La infeccin congnita es la tercera va principal de transmisin de T. cruzi y la primera causa de
nuevos casos de CD en Argentina y en reas no endmicas en todo el mundo. En realidad, se han
calculado 1078 y 1457 nuevos casos anuales de CD en este pas debido a la transmisin vectorial y
congnita, respectivamente. 1 El tratamiento de los nios que adquirieron CD congenitally es
siempre eficaz cuando se persigue en los infantes dentro de los primeros aos de vida. Por lo tanto, el
diagnstico temprano de la infeccin puede jugar un papel esencial en el control de la carga de la
enfermedad en esta poblacin. Adems de las pruebas estndar, una PCR realizada en muestras de
sangre de recin nacidos de madres infectadas podra mejorar dicho diagnstico. 5 De esta manera, el
Instituto Nacional de Parasitologa Dr. Mario Fatala Chaben ha iniciado un proceso de transferencia
de tecnologa de PCR para el diagnstico de CD congnito a implementar en el Sistema de Salud
Pblica (datos no publicados).
https://www.ncbi.nlm.nih.gov/pubmed/28727985
Que hicieron?
En nuestro estudio, se pretende evaluar el papel de los recuentos de CD4 en Individuos infectados
con parsitos e investigar la prevalencia De protozoos oportunistas que afectan significativamente la
Calidad de vida de los pacientes infectados por el VIH-1 mediante Mtodos de identificacin
molecular. Nuestro estudio fue planeado como un Prospectivo aleatorizado estudio y se llev a cabo
como un cross-sectional Estudio de prevalencia.
Como lo hicieron?
Se prefiri un sistema de dos etapas para el proceso de aislamiento del ADN en la aplicacin del
mtodo molecular. En primer lugar, se utiliz un comprimido de InhibitEX con un aislamiento
clsico manual, Y cuando se dispersaron las sustancias inhibidoras, Las muestras se cargaron a una
mquina QIAcube.

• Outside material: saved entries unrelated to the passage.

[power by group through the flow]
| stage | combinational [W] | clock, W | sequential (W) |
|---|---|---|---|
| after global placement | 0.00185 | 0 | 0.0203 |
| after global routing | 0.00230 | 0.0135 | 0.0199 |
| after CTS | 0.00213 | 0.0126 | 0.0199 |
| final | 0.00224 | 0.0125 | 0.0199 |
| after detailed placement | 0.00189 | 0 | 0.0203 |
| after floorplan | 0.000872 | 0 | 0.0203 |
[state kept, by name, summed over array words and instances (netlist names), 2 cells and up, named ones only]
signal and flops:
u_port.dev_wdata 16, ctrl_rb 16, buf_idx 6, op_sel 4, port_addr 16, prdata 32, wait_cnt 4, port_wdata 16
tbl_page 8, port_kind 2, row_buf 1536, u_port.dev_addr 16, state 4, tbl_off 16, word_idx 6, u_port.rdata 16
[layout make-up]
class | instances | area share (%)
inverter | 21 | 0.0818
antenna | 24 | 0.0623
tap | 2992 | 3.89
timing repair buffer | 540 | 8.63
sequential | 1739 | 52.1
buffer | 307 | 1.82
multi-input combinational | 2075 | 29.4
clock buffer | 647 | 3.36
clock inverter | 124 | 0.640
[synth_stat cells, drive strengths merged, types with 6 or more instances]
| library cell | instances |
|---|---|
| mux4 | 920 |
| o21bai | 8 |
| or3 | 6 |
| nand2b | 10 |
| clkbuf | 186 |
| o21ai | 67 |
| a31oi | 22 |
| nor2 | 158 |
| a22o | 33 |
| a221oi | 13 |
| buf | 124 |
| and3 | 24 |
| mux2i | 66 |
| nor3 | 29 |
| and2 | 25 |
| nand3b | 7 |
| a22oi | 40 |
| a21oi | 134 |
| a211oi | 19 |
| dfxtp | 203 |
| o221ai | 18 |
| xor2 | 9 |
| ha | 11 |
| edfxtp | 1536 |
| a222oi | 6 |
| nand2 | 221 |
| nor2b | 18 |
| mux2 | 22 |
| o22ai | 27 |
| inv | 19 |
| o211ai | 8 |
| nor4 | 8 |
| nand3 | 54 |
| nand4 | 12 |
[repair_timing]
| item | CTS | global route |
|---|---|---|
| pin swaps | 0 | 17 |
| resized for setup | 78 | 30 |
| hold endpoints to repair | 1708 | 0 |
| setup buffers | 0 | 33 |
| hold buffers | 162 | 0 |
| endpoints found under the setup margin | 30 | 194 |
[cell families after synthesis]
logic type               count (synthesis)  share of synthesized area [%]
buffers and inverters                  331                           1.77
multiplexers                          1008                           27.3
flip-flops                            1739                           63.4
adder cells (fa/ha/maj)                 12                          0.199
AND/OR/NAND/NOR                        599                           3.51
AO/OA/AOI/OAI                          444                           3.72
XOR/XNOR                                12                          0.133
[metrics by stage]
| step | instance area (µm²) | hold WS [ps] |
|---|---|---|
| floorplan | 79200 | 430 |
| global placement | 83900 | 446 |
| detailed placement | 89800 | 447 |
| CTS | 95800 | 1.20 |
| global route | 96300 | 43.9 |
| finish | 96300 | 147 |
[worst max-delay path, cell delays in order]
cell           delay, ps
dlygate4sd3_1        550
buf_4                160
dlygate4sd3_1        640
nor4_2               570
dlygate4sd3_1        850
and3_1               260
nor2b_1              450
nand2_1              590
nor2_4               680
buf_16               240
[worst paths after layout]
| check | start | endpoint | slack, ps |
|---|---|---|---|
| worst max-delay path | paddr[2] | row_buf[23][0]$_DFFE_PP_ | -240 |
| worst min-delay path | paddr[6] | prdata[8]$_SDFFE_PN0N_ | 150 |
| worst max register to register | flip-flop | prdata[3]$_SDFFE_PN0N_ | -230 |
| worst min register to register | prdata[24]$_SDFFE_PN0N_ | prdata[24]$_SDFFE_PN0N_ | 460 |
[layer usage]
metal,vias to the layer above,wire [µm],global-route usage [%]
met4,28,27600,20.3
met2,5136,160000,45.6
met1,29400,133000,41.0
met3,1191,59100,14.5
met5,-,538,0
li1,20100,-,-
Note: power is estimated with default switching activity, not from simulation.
--- src/tsr_pkg.sv ---
// tsr_pkg: constants for the transmitter status register block
// assumes: included before every tsr_* design file; no clocks or state here
// ----------------------------------------------------------------------------
// package
// ----------------------------------------------------------------------------
package tsr_pkg;

  // bus shape
  localparam int ADDR_W = 9;                          // register address width
  localparam int DATA_W = 8;                          // register data width

  // register offsets
  localparam logic [ADDR_W-1:0] STATUS_OFFSET    = 9'h00e; // transmitter_status, read only
  localparam logic [ADDR_W-1:0] DIAG_CTRL_OFFSET = 9'h01e; // diagnose mode control
  localparam logic [ADDR_W-1:0] ERR_LATCH_OFFSET = 9'h01f; // internal error latch

  // transmitter_status field layout
  localparam int RING_OP_BIT = 7;                     // ring_operational_flag
  localparam int TS_LSB      = 4;                     // transmit_state_code low bit
  localparam int TS_W        = 3;                     // transmit_state_code width
  localparam int TTS_LSB     = 0;                     // transmit_timing_state_code low bit
  localparam int TTS_W       = 4;                     // transmit_timing_state_code width

  // control and latch field positions
  localparam int DIAG_MODE_BIT = 0;                   // diagnose mode enable
  localparam int FSM_ERR_BIT   = 0;                   // transmit_fsm_error_event

  // reset values
  localparam logic [DATA_W-1:0] STATUS_RESET    = 8'h00;
  localparam logic              DIAG_MODE_RESET = 1'b0;
  localparam logic              FSM_ERR_RESET   = 1'b0;

  // transmit_state_code encoding
  localparam logic [TS_W-1:0] TS_IDLE     = 3'h0;
  localparam logic [TS_W-1:0] TS_REPEAT   = 3'h1;
  localparam logic [TS_W-1:0] TS_DATA     = 3'h2;
  localparam logic [TS_W-1:0] TS_TOKEN    = 3'h3;
  localparam logic [TS_W-1:0] TS_CLAIM    = 3'h4;
  localparam logic [TS_W-1:0] TS_BEACON   = 3'h5;
  localparam logic [TS_W-1:0] TS_RESERVED = 3'h6;
  localparam logic [TS_W-1:0] TS_VOID     = 3'h7;

  // transmit_timing_state_code encoding
  localparam logic [TTS_W-1:0] TTS_IDLE     = 4'h0;
  localparam logic [TTS_W-1:0] TTS_PREAMBLE = 4'h1;
  localparam logic [TTS_W-1:0] TTS_WAIT     = 4'h2;
  localparam logic [TTS_W-1:0] TTS_SD_FC    = 4'h3;
  localparam logic [TTS_W-1:0] TTS_DA       = 4'h4;
  localparam logic [TTS_W-1:0] TTS_SA       = 4'h5;
  localparam logic [TTS_W-1:0] TTS_INFO     = 4'h6;
  localparam logic [TTS_W-1:0] TTS_FCS      = 4'h7;
  localparam logic [TTS_W-1:0] TTS_ED_FS    = 4'h8;
  localparam logic [TTS_W-1:0] TTS_LAST     = TTS_ED_FS; // highest legal code

endpackage

--- src/tsr_code_check.sv ---
// tsr_code_check: screens raw transmitter state codes against their encodings
// assumes: raw codes come from logic on the same clock; purely combinational
`timescale 1ns/1ps
`default_nettype none
// ----------------------------------------------------------------------------
// code screen
// ----------------------------------------------------------------------------
module tsr_code_check
  import tsr_pkg::*;
(
  input  wire logic [tsr_pkg::TS_W-1:0]  raw_ts,    // live transmit_state_code
  input  wire logic [tsr_pkg::TTS_W-1:0] raw_tts,   // live transmit_timing_state_code
  input  wire logic [tsr_pkg::TS_W-1:0]  held_ts,   // last reported state code
  input  wire logic [tsr_pkg::TTS_W-1:0] held_tts,  // last reported timing code
  output logic      [tsr_pkg::TS_W-1:0]  ok_ts,     // code safe to report
  output logic      [tsr_pkg::TTS_W-1:0] ok_tts,    // code safe to report
  output logic                           code_bad   // a reserved code was seen
);

  import tsr_pkg::*;

  // legal transmit state: every code but the reserved one
  function automatic logic ts_legal(input logic [TS_W-1:0] c);
    return c != TS_RESERVED;
  endfunction

  // legal timing state: idle up to ending delimiter only
  function automatic logic tts_legal(input logic [TTS_W-1:0] c);
    return c <= TTS_LAST;
  endfunction

  // ----------------------------------------------------------------------------
  // selection
  // ----------------------------------------------------------------------------
  // a reserved code keeps the previous legal one, so software never sees it
  always_comb begin
    ok_ts    = ts_legal(raw_ts) ? raw_ts : held_ts;
    ok_tts   = tts_legal(raw_tts) ? raw_tts : held_tts;
    code_bad = !ts_legal(raw_ts) || !tts_legal(raw_tts);
  end

endmodule // tsr_code_check
`default_nettype wire

--- src/tsr_status_top.sv ---
// tsr_status_top: transmitter status register with diagnose-mode freeze
// assumes: transmitter inputs are on CORE_CLK; host uses the plain register port
//
// Contract
// - status tracks live state; reads never torn
// - diagnose mode freezes status bits 6-0 until error cleared or diagnose mode left; bit 7 keeps tracking
// - status register sits at address 00Eh
// - bit 7 shows the ring operational flag
// - bits 6-4 transmit state, code 6 never
// - bits 3-0 timing state, codes 9-15 never
`timescale 1ns/1ps
`default_nettype none
// ----------------------------------------------------------------------------
// top module
// ----------------------------------------------------------------------------
module tsr_status_top
  import tsr_pkg::*;
(
  input  wire logic                        CORE_CLK,       // 200 MHz core clock
  input  wire logic                        ARST_N,         // async reset, active low
  // register port
  input  wire logic [tsr_pkg::ADDR_W-1:0]  REG_ADDR,       // register address
  input  wire logic [tsr_pkg::DATA_W-1:0]  REG_WDATA,      // write data
  input  wire logic                        REG_WR,         // write strobe
  input  wire logic                        REG_RD,         // read strobe
  output logic      [tsr_pkg::DATA_W-1:0]  REG_RDATA,      // read data, cycle after strobe
  // live transmitter state
  input  wire logic                        RING_OPERATIONAL_FLAG,     // local ring operational
  input  wire logic [tsr_pkg::TS_W-1:0]    TRANSMIT_STATE_CODE,       // mac transmit state
  input  wire logic [tsr_pkg::TTS_W-1:0]   TRANSMIT_TIMING_STATE_CODE, // timing state
  input  wire logic                        TRANSMIT_FSM_ERROR,        // internal error pulse
  // observation
  output logic                             FROZEN          // status held by diagnose freeze
);

  import tsr_pkg::*;

  // ----------------------------------------------------------------------------
  // declarations
  // ----------------------------------------------------------------------------
  logic [DATA_W-1:0] status;          // transmitter_status register
  logic [DATA_W-1:0] next_status;     // its next value
  logic              diag_mode;       // diagnose mode enable
  logic              next_diag_mode;
  logic              err_latch;       // transmit_fsm_error_event latch bit
  logic              next_err_latch;
  logic [DATA_W-1:0] rd_data;         // registered read answer
  logic [DATA_W-1:0] next_rd_data;
  logic [TS_W-1:0]   ok_ts;           // screened state code
  logic [TTS_W-1:0]  ok_tts;          // screened timing code
  logic              code_bad;        // reserved code on the inputs
  logic              err_event;       // any internal error this cycle
  logic              freeze;          // hold the state fields
  logic              wr_diag;         // write hits diagnose control
  logic              wr_latch;        // write hits error latch

  // address match, shared by read and write decoding
  function automatic logic addr_hit(input logic [ADDR_W-1:0] a,
                                    input logic [ADDR_W-1:0] off);
    return a == off;
  endfunction

  // ----------------------------------------------------------------------------
  // code screening
  // ----------------------------------------------------------------------------
  // reserved codes are replaced by the value already held
  tsr_code_check u_code_check (
    .raw_ts   (TRANSMIT_STATE_CODE),
    .raw_tts  (TRANSMIT_TIMING_STATE_CODE),
    .held_ts  (status[TS_LSB +: TS_W]),
    .held_tts (status[TTS_LSB +: TTS_W]),
    .ok_ts    (ok_ts),
    .ok_tts   (ok_tts),
    .code_bad (code_bad)
  );

  // ----------------------------------------------------------------------------
  // error latch and diagnose control
  // ----------------------------------------------------------------------------
  // a reserved code counts as a state machine error, same as the pulse
  always_comb begin
    err_event      = TRANSMIT_FSM_ERROR || code_bad;
    wr_diag        = REG_WR && addr_hit(REG_ADDR, DIAG_CTRL_OFFSET);
    wr_latch       = REG_WR && addr_hit(REG_ADDR, ERR_LATCH_OFFSET);
    next_diag_mode = diag_mode;
    next_err_latch = err_latch;
    // software sets or clears diagnose mode directly
    if (wr_diag) begin
      next_diag_mode = REG_WDATA[DIAG_MODE_BIT];
    end
    // writing zero resets the latch bit; writing one leaves it alone
    if (wr_latch && !REG_WDATA[FSM_ERR_BIT]) begin
      next_err_latch = 1'b0;
    end
    // a new error wins over a clear in the same cycle
    if (err_event) begin
      next_err_latch = 1'b1;
    end
  end

  // freeze only while diagnosing and the error still stands
  always_comb begin
    freeze = diag_mode && err_latch;
  end

  // register the control state
  always_ff @(posedge CORE_CLK or negedge ARST_N) begin
    if (!ARST_N) begin
      diag_mode <= DIAG_MODE_RESET;
      err_latch <= FSM_ERR_RESET;
    end else begin
      diag_mode <= next_diag_mode;
      err_latch <= next_err_latch;
    end
  end

  // ----------------------------------------------------------------------------
  // status register
  // ----------------------------------------------------------------------------
  // resampled every cycle; the erroring cycle itself is still captured, so
  // the frozen value shows the state in which the error arose
  always_comb begin
    next_status = status;
    // ring flag keeps following the wire even during a freeze
    next_status[RING_OP_BIT] = RING_OPERATIONAL_FLAG;
    if (!freeze) begin
      next_status[TS_LSB +: TS_W]   = ok_ts;
      next_status[TTS_LSB +: TTS_W] = ok_tts;
    end
    // host writes never reach this register
  end

  // register the status
  always_ff @(posedge CORE_CLK or negedge ARST_N) begin
    if (!ARST_N) begin
      status <= STATUS_RESET;
    end else begin
      status <= next_status;
    end
  end

  // ----------------------------------------------------------------------------
  // read path
  // ----------------------------------------------------------------------------
  // one registered snapshot per read, so a read cannot tear across bits
  always_comb begin
    next_rd_data = '0;
    if (REG_RD) begin
      if (addr_hit(REG_ADDR, STATUS_OFFSET)) begin
        next_rd_data = status;
      end else if (addr_hit(REG_ADDR, DIAG_CTRL_OFFSET)) begin
        next_rd_data[DIAG_MODE_BIT] = diag_mode;
      end else if (addr_hit(REG_ADDR, ERR_LATCH_OFFSET)) begin
        next_rd_data[FSM_ERR_BIT] = err_latch;
      end else begin
        next_rd_data = '0;                                         // unmapped reads zero
      end
    end
  end

  // register the answer; it stands one cycle only
  always_ff @(posedge CORE_CLK or negedge ARST_N) begin
    if (!ARST_N) begin
      rd_data <= '0;
    end else begin
      rd_data <= next_rd_data;
    end
  end

  // outputs
  assign REG_RDATA = rd_data;
  assign FROZEN    = freeze;
endmodule // tsr_status_top
`default_nettype wire

--- config.mk ---
export PLATFORM = sky130hd
export DESIGN_NAME = tsr_status_top
export DESIGN_NICKNAME = d
export VERILOG_FILES = /design/src/tsr_pkg.sv /design/src/tsr_code_check.sv /design/src/tsr_status_top.sv
export SDC_FILE = /design/constraint.sdc
export NUM_CORES = 1
export LEC_CHECK = 0
export CAP_MARGIN = 10
export CORE_ASPECT_RATIO = 0.8
export CORE_MARGIN = 2
export CORE_UTILIZATION = 32
export CTS_CLUSTER_SIZE = 25
export DETAILED_ROUTE_END_ITERATION = 10
export DONT_BUFFER_PORTS = 1
export PLACE_DENSITY_LB_ADDON = 0.2
export SYNTH_ARGS = -nofsm -noshare
export SYNTH_HDL_FRONTEND = slang
export SYNTH_SLANG_ARGS = --single-unit
--- constraint.sdc ---
create_clock -name CORE_CLK -period 1.1 [get_ports CORE_CLK]
set_input_delay 0.165 -clock CORE_CLK [delete_from_list [all_inputs] [get_ports CORE_CLK]]
set_output_delay 0.165 -clock CORE_CLK [all_outputs]
set_load 0.02 [all_outputs]
# Word level (Yosys, flattened, before mapping)
# Cells that the tools add are included.
# word_totals
rom_bits	0
mem_bits_rw	0
latchBits	0
reg_bits	18
elab_cells	30
mem_count	0
output_inout_bits	9
# op_classes
n_reduce_logical	12
n_eq_ne	4
div	0
n_mul	0
n_addsub	0
shifts	0
n_lt_le_gt_ge	1
bitwise_logic	1
mux	6
# op_table
op	n
9-bit by 5-bit equality test with 1-bit output, second input constant	2
8-bit 2-to-1 mux	2
9-bit by 4-bit equality test with 1-bit output, second input constant	1
4-bit <= comparator, second input constant	1
1-bit logical AND	4
1-bit 2-to-1 mux	4
2-bit AND reduction	2
1-bit zero test	3
3-bit != test, second input constant	1
1-bit logical OR	2
2-bit nonzero test	1
1-bit NOT	1

# Logic depth before layout (Yosys ltp)
# Gate-level depths: netlist of the first run.
# logic_depth
ltp_word	5
ltp_mapped	4
depth_no_buf	4

# Cells and area by module
# From an unflattened synthesis of the first run, not the netlist that was laid out.
# unflattened
cells_unflattened	65
hier_area_um2	823.3
# modules_own_cells
mod	seq_area_each_um2	n_inst	area_each_um2	cells_each
tsr_status_top	450.4	1	729.4	51
tsr_code_check	0.0	1	93.8	14

# Least setup slack after synthesis of the first run
# OpenSTA, ideal clock, no wires.
# synth_timing
path_kind	input-to-reg
start	in REG_ADDR[5] in the netlist's numbering
end	reg diag_mode
setup_ps	128
t_arrival_ps	1111
cell_stages	3
required_ps	972
path_slack_ps	-139
path_cell_list	or3_4 nor4_4 mux2_1
# synth_via
elab_chain_cells	2
# synth_rtl
element	line	text
start: declaration	tsr_status_top.sv:22	input wire logic [tsr_pkg::ADDR_W-1:0] REG_ADDR,
9-bit by 5-bit equality test with 1-bit output	tsr_status_top.sv:60	return a == off;
1-bit logical AND	tsr_status_top.sv:83	wr_diag = REG_WR && addr_hit(REG_ADDR, DIAG_CTRL_OFFSET);
end signal: assignment	tsr_status_top.sv:112	diag_mode <= next_diag_mode;
end: declaration	tsr_status_top.sv:43	logic diag_mode;
# No other way between the ends.
# A chain may end at the register's enable or synchronous reset.

# Final worst setup path of the first run
# layout_timing
start	reg diag_mode
end	out FROZEN
# layout_via
elab_chain_cells	1
# layout_rtl
element	line	text
1-bit logical AND	tsr_status_top.sv:103	freeze = diag_mode && err_latch;
end: declaration	tsr_status_top.sv:33	output logic FROZEN
# No other way between the ends.

==> impl_metrics.env, run 1 <==
export IMPL_synthesis_nets=88
export IMPL_synth_top_cells_by_area="dfrtp_1, mux2_2, and2_1"
export IMPL_r2r_slack_ps=0
export IMPL_final_nets=104
export IMPL_wl_mm=1.36
export IMPL_portBuffers=0
export IMPL_vias=486
export IMPL_violations="design-rule violations, negative setup slack"
export IMPL_yosys_area_top_type="dfrtp_1"
export IMPL_clkSinkCount=18
export IMPL_drc=3
export IMPL_grtUsageTotal_pct=10.7
export IMPL_multi_input_area_sq_um=322
export IMPL_cpLargestDelayFamily="flip-flops"
export IMPL_fillers=207
export IMPL_intPower_uw=950
export IMPL_utilization_pct=43.1
export IMPL_leakage_nw=0.444
export IMPL_place_inst=86
export IMPL_grt_first_pass_wirelength_mm=2.06
export IMPL_crit_type="flop to output pin"
export IMPL_place_gp_congestion=0.644
export IMPL_ys_flop_type="dfrtp_1"
export IMPL_ir_drop_uv=530
export IMPL_worstPathArrival_ps=950
export IMPL_antennaDiodeCount=0
export IMPL_ys_seq_area_share_pct=58.6
export IMPL_hp_class="input pin to flop"
export IMPL_period_needed_ps=1120
export IMPL_grt_pass1_vias=478
export IMPL_layoutNonFillerInstCount=98
export IMPL_rows=15
export IMPL_status="finished, violations left"
export IMPL_ys_async_sr_fraction_pct=100
export IMPL_report_final_slew_viol_count=0
export IMPL_fmax_mhz=894
export IMPL_ys_warn_count=0
export IMPL_clk_path_buf_depth=2
export IMPL_cp_max_fo=2
export IMPL_cts_tree="yes"
export IMPL_grt_overflow_total=0
export IMPL_fin_area_sq_um=953
export IMPL_pwr_density_cell_nw_per_um2=1260
export IMPL_drv_cap=0
export IMPL_skew_ps=5.37
export IMPL_rsz0062_at_grt="true"
export IMPL_synth_cells=58
export IMPL_synth_most_common_cell="dfrtp_1"
export IMPL_fin_ws_ps=-18.9
export IMPL_path_buf_inv=2
export IMPL_die_area_sq_um=2810
export IMPL_hpwlAfterDp_mm=1.05
export IMPL_setup_viol=2
export IMPL_cts_buffers=3
export IMPL_die_h_microns=47.8
export IMPL_drt_pass1_iterations=6
export IMPL_cp_end_kind="output pin"
export IMPL_ys_types=20
export IMPL_grt_max_degree=19
export IMPL_seqCellArea_sq_um=450
export IMPL_drive_gt1_share_pct=34.2
export IMPL_cts_root_buf="clkbuf_4"
export IMPL_swShare_pct=21.0
export IMPL_synth_commonest_cells="dfrtp_1, and2_1, nand2_1"
export IMPL_setup_tns_final_ps=-23.4
export IMPL_htree_levels=1
export IMPL_combPwrFrac_pct=9.4
export IMPL_startpoint_type="flop"
export IMPL_path_cells="nand2_2 > inv_4 > buf_6"
export IMPL_fin_crit_sh_pct=102
export IMPL_critPathSlowestCell="dfrtp_1"
export IMPL_clkPwrFrac_pct=32.4
export IMPL_slowest_delay_ps=400
export IMPL_hold_viol=0
export IMPL_netlist_area_leader_share_pct=58.6
export IMPL_syn_area_per_cell_sq_um=13.2
export IMPL_netlist_area_sq_um=768
export IMPL_initial_core_util_pct=34.7
export IMPL_ios=39
export IMPL_syn_to_final_growth_pct=24.1
export IMPL_ant_nets=0
export IMPL_drt_initial_drc_count=13
export IMPL_synth_edf_count=0
export IMPL_insertion_delay_ps=290
export IMPL_routedWlPerCell_microns=13.8
export IMPL_p_sw_uw=253
export IMPL_slew_headroom_pct=49.1
export IMPL_hold_ws_ps=8.11
export IMPL_antenna_found_initial=0
export IMPL_worstMarginPinSlew_ps=761
export IMPL_clkTransAtPathRegs_ps=100
export IMPL_required_ps=940
export IMPL_die_w_microns=58.8
export IMPL_pre_cts_ws_ps=-182
export IMPL_coreArea_sq_um=2210
export IMPL_via_per_inst=4.96
export IMPL_place_area_sq_um=822
export IMPL_p_total_mw=1.20
export IMPL_ys_seq_elements=18
export IMPL_seqPwrFrac_pct=58.2
## timing repair
| action | CTS | global route |
|---|---|---|
| hold endpoints to repair | 20 | 1 |
| resized for setup | 7 | 1 |
| pin swaps | 1 | 1 |
| cloned | 0 | 0 |
| hold buffers | 3 | 1 |
| buffers inserted | 4 | 0 |
| endpoints found under the setup margin | 1 | 7 |
## cells in the final DEF (no fill, tap or decap)
master / count
clkbuf_8: 1
nor4b_4: 1
a22oi_2: 1
buf_4: 6
nor2_1: 3
nor4_4: 1
o2111ai_1: 1
buf_6: 1
o22a_1: 2
a21oi_2: 1
dlygate4sd3_1: 4
nand2_2: 1
mux2_2: 4
nand4b_4: 1
dfrtp_1: 18
nand2_4: 1
and2_1: 7
nor4_1: 1
or3_4: 1
inv_4: 1
nand2_1: 3
mux2_1: 1
o31ai_2: 1
a22o_1: 1
a21oi_1: 2
inv_1: 3
o31ai_1: 1
clkbuf_4: 3
nand4b_1: 1
## sequential cells by signal (all words and copies together), names as in the netlist
register	count
diag_mode	1
err_latch	1
REG_RDATA	8
status	8
## power groups by stage
stage / clock, mW / sequential [mW] / combinational (mW)
4_1_cts: 0.410 / 0.700 / 0.111
6_report: 0.390 / 0.700 / 0.113
5_1_grt: 0.431 / 0.704 / 0.125
3_5_place_dp: 0 / 0.713 / 0.0774
2_1_floorplan: 0 / 0.707 / 0.0637
3_3_place_gp: 0 / 0.713 / 0.0764
## logic make-up after synthesis
family / Yosys count / share of synthesized area, %
compound gates: 10 / 10.1
buf+inv: 4 / 1.95
mux: 5 / 7.33
simple gates: 21 / 22.0
flops: 18 / 58.6
## final cells by class
class,instances,area share (%)
Inverter,4,1.84
Timing Repair Buffer,11,10.1
Clock buffer,4,3.81
Tap cell,25,3.28
Multi-Input combinational cell,36,33.7
Sequential cell,18,47.2
## path summary, 6_finish.rpt
path | startpoint | end | cells after the start
worst max register to register | err_latch | REG_RDATA[0] | 4
max in group asynchronous | ARST_N | REG_RDATA[4] | 1
worst max-delay path | diag_mode | FROZEN | 3
worst min register to register | status[7] | REG_RDATA[7] | 1
worst min-delay path | TRANSMIT_FSM_ERROR | err_latch | 2
min in group asynchronous | ARST_N | status[3] | 1
## per-layer routing
| layer | share of wire [%] | track usage [%] |
|---|---|---|
| met1 | 44 | 12.6 |
| met2 | 45 | 16.4 |
| met3 | 9.0 | 5.95 |
| met4 | 1.0 | 4.09 |
| met5 | 0 | 0 |
No activity file was read; power rests on OpenSTA's default activity.
==> run 2: changes to the inputs <==
Settings changed: CORE_MARGIN 2 to not set.
==> run 2 against run 1 <==
Compared with the run above:
- the run still ends with design-rule violations, negative setup slack left
- clock power grew 1%
- critical path depth unchanged
- die area is 7.4% lower
- routed wire length up 4.4%
- design area rose by 7.3%
- sequential power is essentially flat
- worst hold slack gained 55 ps
- first-iteration DRC count up 38%
- utilization is 3.2 points higher
- clock-buffer cell count unchanged
- critical path type unchanged
- critical endpoint unchanged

En nuestro estudio, preferimos el QIAGEN Q1 Aamp DNA Stool Mini Kit, que
es compatible con la mquina QIAcube. Para el Real-Time PCR, utilizamos el Genesig Primerdesign
Ltd. Cuantificacin de la Protena de Choque Trmico de Cyclospora cayetanensis 70 (HSP70) kit de
genes (Reino Unido). Para el Cryptosporidium Gnero, se utiliz el Genesig Primerdesign Ltd
Cuantificacin Del kit de genes Cryptosporidium (Crypto) Genomes (Reino Unido). Nuestra Estudio
se llev a cabo utilizando un Qiagen Rotor Q Real Time PCR mquina. Los cebadores y sondas
utilizados para la sonda basada en la sonda TagMan
La aplicacin de PCR en tiempo real amplifica la segmentacin de regiones especficas de la regin
70 de protena de choque trmico (HSP70) para C. Cayetanensis y la regin de la protena de pared
de oocistos (COWP) para Cryptosporidium. La extraccin positiva, negativa e interna de ADN
Controles y el patgeno que identificaba las Preparados de acuerdo con el contenido de sus
respectivos kits. Unos 15 l de valor de mezcla y 5 l de ADN extrado (Extrados de las muestras)
se pipetearon en cada uno de los 0,2 mL de tubos de PCR. Al final, todos los tubos contenan 20 l
de fluido. Despus de que los tubos de PCR se cargaron en el Rotor Gene Q Mquina, el protocolo
de amplificacin especificado en el Real-Time PCR se calibr en el software de la computadora
(Rotor Gene Q Series Software) y se inici la reaccin.